Top of Data for this task

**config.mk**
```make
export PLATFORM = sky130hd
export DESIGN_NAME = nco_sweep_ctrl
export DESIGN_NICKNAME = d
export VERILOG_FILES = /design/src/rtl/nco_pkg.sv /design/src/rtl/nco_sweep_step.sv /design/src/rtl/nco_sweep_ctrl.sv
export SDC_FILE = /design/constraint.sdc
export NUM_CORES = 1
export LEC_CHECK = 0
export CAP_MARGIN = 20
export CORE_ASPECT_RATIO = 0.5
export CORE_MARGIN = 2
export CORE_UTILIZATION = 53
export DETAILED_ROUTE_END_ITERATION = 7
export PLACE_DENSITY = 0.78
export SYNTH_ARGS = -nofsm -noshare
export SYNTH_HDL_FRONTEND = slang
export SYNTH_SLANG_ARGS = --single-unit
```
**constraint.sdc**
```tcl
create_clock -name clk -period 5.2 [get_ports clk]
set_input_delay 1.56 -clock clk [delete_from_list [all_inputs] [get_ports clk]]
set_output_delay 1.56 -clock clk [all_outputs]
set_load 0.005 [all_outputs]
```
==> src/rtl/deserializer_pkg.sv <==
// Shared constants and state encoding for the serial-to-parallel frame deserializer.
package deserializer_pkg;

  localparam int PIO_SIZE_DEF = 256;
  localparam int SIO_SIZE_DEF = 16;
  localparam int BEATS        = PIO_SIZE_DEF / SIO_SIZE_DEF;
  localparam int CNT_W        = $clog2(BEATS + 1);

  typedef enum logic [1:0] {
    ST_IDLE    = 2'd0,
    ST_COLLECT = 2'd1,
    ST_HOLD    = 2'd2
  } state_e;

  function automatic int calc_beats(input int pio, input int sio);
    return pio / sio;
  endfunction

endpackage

Bottom of Data for this task

About this exercise
Starting at the line that contains "serial-to-parallel frame deserializer.", quote each remaining line of the entries above, unchanged.

Solution to the problem
// Shared constants and state encoding for the serial-to-parallel frame deserializer.
package deserializer_pkg;

  localparam int PIO_SIZE_DEF = 256;
  localparam int SIO_SIZE_DEF = 16;
  localparam int BEATS        = PIO_SIZE_DEF / SIO_SIZE_DEF;
  localparam int CNT_W        = $clog2(BEATS + 1);

  typedef enum logic [1:0] {
    ST_IDLE    = 2'd0,
    ST_COLLECT = 2'd1,
    ST_HOLD    = 2'd2
  } state_e;

  function automatic int calc_beats(input int pio, input int sio);
    return pio / sio;
  endfunction

endpackage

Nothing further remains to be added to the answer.